» **What you have to do**
Which lines come from the start of the records through the line that holds "export NUM_CORES = 1"? Write them out word for word.
-- -- --
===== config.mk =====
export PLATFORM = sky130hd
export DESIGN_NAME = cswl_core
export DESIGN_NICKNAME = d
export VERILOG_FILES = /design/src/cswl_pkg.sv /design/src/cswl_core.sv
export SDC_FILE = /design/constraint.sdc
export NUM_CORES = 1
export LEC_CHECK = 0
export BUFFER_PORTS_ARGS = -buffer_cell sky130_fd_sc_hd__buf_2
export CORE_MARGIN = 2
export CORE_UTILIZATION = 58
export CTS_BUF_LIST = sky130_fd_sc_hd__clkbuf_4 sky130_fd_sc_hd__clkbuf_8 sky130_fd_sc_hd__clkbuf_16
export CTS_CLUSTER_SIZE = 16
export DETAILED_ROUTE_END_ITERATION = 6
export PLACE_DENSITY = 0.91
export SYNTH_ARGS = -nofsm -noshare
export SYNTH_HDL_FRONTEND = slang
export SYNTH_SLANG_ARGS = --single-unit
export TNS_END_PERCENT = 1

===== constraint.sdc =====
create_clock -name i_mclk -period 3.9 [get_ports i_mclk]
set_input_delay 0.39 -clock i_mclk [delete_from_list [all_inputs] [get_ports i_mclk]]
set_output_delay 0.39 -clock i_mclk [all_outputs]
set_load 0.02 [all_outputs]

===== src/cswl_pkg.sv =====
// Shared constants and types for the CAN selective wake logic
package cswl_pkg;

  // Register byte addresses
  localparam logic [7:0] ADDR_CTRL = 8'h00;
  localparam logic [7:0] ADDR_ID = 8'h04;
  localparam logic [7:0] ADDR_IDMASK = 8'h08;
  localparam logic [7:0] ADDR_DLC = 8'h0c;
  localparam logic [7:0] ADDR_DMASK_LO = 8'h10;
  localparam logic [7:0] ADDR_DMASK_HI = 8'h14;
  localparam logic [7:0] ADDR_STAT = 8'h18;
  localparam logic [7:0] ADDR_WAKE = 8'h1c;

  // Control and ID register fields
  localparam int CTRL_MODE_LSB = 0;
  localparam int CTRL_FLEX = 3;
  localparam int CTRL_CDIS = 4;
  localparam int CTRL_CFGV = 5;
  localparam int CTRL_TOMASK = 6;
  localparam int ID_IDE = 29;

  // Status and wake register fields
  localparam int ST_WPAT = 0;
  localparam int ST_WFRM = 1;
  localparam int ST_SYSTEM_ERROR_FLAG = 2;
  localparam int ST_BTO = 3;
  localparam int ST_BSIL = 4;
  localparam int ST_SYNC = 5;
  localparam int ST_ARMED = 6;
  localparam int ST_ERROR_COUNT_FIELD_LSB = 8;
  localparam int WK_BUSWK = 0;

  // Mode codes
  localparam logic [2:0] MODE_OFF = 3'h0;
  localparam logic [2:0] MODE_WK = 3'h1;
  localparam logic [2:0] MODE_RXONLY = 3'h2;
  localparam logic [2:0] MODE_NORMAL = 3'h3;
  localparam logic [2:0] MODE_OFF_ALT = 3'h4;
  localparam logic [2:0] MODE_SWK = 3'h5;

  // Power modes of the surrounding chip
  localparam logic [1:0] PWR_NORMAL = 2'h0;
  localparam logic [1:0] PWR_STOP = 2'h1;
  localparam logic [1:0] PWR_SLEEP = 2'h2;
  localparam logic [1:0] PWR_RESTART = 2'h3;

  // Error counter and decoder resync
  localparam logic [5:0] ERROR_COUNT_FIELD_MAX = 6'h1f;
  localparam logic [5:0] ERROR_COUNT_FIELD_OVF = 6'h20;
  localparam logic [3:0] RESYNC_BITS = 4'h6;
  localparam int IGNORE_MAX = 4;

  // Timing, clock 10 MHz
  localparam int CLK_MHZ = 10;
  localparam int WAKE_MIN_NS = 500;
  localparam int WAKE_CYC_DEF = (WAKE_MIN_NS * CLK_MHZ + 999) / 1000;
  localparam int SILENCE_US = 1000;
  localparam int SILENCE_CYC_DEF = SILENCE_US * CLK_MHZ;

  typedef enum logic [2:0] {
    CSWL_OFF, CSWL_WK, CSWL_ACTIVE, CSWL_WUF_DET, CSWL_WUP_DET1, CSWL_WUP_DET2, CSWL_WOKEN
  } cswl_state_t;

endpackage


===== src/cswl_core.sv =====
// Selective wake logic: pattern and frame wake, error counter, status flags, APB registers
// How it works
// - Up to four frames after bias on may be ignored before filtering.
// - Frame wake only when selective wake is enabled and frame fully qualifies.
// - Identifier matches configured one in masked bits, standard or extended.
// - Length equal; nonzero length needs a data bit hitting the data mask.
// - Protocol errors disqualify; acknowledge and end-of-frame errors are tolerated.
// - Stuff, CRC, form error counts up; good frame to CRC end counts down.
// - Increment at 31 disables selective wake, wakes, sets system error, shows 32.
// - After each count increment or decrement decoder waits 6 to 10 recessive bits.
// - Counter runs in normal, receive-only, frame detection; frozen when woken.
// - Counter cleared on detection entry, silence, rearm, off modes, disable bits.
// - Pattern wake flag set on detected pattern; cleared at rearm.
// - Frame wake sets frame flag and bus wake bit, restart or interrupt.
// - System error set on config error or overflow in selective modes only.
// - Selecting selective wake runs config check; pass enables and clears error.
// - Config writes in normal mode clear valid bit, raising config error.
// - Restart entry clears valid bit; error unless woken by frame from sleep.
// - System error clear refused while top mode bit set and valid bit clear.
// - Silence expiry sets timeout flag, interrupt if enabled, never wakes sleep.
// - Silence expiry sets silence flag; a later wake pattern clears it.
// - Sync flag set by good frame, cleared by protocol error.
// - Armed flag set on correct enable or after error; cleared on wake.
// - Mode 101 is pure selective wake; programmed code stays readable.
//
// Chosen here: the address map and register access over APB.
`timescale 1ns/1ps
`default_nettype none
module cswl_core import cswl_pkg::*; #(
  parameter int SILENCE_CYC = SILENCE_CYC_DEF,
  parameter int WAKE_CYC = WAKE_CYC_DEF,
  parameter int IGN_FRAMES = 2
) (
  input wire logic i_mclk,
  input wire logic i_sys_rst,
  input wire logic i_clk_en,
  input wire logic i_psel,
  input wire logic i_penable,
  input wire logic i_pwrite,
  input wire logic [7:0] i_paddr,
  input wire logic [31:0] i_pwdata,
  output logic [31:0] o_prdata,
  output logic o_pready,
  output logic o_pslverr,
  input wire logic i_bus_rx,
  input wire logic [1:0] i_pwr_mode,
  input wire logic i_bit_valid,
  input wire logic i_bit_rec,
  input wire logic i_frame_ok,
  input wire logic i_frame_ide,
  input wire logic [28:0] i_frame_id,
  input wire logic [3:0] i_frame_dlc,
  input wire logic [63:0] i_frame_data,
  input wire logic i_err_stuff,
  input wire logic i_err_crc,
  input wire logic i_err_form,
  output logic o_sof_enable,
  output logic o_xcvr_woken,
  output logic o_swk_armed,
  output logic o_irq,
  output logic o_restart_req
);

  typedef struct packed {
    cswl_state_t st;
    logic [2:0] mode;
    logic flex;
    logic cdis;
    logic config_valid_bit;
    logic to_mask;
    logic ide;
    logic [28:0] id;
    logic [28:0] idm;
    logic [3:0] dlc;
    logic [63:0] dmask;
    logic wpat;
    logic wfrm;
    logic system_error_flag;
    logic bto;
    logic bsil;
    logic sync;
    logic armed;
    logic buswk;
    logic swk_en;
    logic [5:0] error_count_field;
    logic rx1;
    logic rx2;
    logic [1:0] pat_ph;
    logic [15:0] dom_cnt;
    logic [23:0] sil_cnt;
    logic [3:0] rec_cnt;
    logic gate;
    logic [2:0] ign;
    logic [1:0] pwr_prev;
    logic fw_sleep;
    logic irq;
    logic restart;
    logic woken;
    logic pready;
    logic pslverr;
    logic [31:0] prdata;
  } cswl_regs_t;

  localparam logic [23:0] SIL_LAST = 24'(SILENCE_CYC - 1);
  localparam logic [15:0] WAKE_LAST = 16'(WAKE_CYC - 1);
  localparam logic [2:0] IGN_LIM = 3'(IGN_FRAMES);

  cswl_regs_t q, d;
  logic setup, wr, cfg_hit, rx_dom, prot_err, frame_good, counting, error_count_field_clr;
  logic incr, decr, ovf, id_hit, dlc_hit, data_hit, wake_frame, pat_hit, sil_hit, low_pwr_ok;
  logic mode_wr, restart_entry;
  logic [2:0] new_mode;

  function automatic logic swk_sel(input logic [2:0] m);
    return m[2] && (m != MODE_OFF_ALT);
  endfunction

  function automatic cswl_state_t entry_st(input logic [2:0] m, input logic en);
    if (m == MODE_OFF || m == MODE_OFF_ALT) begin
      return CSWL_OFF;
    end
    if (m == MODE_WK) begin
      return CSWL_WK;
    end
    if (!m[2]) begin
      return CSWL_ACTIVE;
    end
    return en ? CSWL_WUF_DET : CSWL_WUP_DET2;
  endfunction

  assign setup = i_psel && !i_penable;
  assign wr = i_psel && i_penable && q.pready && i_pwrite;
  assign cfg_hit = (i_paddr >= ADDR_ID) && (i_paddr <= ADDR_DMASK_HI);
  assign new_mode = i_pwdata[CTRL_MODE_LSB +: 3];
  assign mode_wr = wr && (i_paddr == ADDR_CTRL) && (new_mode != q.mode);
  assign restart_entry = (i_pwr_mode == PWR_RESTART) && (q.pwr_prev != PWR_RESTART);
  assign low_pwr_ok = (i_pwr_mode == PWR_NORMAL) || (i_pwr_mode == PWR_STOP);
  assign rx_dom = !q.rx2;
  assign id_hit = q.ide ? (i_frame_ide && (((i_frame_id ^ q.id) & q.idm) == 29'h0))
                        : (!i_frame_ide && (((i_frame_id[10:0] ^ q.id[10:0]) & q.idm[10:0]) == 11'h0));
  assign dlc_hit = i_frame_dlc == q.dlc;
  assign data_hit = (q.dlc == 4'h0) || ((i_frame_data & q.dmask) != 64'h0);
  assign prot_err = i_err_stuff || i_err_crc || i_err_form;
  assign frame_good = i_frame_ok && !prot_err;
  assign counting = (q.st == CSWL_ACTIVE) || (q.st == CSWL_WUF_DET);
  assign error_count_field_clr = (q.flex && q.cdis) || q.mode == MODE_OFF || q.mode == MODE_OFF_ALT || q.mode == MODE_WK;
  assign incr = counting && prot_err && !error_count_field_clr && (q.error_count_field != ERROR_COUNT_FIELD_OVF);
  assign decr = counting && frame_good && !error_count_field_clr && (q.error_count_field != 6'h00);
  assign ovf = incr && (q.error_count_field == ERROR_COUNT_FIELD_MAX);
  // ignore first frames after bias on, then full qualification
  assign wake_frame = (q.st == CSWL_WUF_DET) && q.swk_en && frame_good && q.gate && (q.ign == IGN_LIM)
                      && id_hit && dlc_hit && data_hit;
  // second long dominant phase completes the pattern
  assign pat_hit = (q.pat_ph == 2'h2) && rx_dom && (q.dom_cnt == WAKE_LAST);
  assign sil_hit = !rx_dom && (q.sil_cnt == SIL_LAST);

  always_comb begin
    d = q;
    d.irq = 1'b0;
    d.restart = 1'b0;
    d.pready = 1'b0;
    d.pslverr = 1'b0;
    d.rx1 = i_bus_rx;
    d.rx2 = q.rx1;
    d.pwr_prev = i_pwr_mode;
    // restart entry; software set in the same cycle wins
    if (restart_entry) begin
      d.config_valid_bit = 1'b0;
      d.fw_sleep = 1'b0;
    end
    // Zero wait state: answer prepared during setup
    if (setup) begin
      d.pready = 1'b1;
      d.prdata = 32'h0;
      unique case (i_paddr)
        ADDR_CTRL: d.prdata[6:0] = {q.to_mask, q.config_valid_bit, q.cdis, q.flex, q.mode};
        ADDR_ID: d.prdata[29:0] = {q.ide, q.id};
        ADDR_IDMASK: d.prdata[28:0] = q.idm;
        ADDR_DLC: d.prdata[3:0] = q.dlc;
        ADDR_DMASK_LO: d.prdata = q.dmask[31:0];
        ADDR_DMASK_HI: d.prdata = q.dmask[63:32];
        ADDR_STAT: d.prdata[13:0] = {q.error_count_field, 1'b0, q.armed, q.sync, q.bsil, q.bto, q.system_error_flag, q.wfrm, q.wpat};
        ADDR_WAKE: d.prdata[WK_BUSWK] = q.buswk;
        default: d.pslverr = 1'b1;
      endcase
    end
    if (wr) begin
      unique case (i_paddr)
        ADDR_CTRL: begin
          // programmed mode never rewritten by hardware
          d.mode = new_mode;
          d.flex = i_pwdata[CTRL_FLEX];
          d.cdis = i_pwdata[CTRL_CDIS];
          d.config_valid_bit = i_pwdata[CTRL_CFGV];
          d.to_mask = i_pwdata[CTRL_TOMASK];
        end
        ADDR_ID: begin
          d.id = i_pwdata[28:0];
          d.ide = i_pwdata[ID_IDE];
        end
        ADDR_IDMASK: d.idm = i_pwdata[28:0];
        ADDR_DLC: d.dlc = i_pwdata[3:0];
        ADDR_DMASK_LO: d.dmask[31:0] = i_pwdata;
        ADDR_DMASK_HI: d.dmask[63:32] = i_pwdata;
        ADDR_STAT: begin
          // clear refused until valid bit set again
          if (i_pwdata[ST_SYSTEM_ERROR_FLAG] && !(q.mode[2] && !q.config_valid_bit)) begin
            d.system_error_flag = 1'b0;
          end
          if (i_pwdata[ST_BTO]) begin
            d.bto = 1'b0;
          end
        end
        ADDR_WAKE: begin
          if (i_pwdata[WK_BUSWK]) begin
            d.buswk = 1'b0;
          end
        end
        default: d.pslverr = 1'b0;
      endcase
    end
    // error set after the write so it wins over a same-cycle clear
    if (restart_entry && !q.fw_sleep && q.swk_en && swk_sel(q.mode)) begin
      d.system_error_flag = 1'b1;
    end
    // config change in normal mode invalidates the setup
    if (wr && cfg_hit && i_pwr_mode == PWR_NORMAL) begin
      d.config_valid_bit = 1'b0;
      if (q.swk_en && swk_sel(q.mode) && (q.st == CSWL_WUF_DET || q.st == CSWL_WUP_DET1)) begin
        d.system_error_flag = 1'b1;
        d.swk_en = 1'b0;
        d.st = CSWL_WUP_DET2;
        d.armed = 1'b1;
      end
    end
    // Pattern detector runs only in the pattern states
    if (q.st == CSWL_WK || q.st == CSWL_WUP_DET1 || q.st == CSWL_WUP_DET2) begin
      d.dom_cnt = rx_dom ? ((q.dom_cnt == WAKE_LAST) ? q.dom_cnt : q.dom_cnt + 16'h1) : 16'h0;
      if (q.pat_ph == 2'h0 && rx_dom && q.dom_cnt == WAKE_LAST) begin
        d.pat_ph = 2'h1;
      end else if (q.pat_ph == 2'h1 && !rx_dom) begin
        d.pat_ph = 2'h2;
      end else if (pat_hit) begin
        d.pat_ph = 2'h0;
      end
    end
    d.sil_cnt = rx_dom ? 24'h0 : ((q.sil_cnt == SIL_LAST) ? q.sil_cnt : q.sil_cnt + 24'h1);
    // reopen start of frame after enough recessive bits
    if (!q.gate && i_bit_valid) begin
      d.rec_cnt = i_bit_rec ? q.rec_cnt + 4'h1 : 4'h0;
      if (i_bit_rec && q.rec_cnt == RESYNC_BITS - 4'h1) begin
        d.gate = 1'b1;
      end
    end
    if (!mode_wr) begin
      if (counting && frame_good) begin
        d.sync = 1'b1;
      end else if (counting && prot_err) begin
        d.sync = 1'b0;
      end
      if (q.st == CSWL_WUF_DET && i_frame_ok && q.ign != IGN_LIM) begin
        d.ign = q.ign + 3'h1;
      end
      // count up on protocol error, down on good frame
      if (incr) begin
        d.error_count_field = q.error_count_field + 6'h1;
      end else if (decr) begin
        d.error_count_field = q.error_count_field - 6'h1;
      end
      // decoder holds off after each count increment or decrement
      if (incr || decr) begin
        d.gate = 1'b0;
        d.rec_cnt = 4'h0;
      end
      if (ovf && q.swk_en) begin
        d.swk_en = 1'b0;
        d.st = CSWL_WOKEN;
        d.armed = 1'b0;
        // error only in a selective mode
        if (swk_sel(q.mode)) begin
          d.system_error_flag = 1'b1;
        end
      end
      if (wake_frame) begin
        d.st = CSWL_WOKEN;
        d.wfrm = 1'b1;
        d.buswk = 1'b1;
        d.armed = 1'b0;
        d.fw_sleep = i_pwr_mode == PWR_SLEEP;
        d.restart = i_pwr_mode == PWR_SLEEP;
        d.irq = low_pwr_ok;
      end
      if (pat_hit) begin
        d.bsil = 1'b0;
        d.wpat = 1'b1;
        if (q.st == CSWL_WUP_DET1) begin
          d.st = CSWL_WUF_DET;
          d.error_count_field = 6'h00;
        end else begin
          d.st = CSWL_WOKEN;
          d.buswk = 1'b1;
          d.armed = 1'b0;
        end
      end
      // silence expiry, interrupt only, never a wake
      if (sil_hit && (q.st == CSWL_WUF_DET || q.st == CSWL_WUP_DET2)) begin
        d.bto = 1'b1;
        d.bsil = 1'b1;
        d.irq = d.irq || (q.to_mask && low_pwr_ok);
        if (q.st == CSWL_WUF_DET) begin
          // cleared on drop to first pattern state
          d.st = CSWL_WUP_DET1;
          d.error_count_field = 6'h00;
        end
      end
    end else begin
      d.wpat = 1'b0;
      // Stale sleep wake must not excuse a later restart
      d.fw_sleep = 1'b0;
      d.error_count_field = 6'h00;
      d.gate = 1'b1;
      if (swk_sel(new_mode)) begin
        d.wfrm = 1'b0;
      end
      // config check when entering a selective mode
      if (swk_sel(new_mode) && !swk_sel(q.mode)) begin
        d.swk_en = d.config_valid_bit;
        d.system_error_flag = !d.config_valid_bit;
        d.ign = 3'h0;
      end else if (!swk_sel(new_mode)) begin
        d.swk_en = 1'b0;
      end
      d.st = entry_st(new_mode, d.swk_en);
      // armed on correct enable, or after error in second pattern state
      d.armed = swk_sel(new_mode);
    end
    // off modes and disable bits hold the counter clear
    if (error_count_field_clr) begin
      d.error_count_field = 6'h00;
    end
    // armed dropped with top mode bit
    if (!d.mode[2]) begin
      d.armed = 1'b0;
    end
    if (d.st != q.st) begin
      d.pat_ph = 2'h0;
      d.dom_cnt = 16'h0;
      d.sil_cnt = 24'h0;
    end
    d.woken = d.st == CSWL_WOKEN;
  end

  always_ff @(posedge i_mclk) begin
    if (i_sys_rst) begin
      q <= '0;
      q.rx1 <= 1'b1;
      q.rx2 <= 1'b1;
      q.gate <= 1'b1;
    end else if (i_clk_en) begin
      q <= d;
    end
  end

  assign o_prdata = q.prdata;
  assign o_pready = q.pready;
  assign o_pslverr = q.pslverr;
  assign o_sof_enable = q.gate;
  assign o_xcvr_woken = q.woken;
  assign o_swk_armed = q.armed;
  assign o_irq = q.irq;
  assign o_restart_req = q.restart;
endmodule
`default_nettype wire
-- -- --
» **Task solution**
===== config.mk =====
export PLATFORM = sky130hd
export DESIGN_NAME = cswl_core
export DESIGN_NICKNAME = d
export VERILOG_FILES = /design/src/cswl_pkg.sv /design/src/cswl_core.sv
export SDC_FILE = /design/constraint.sdc
export NUM_CORES = 1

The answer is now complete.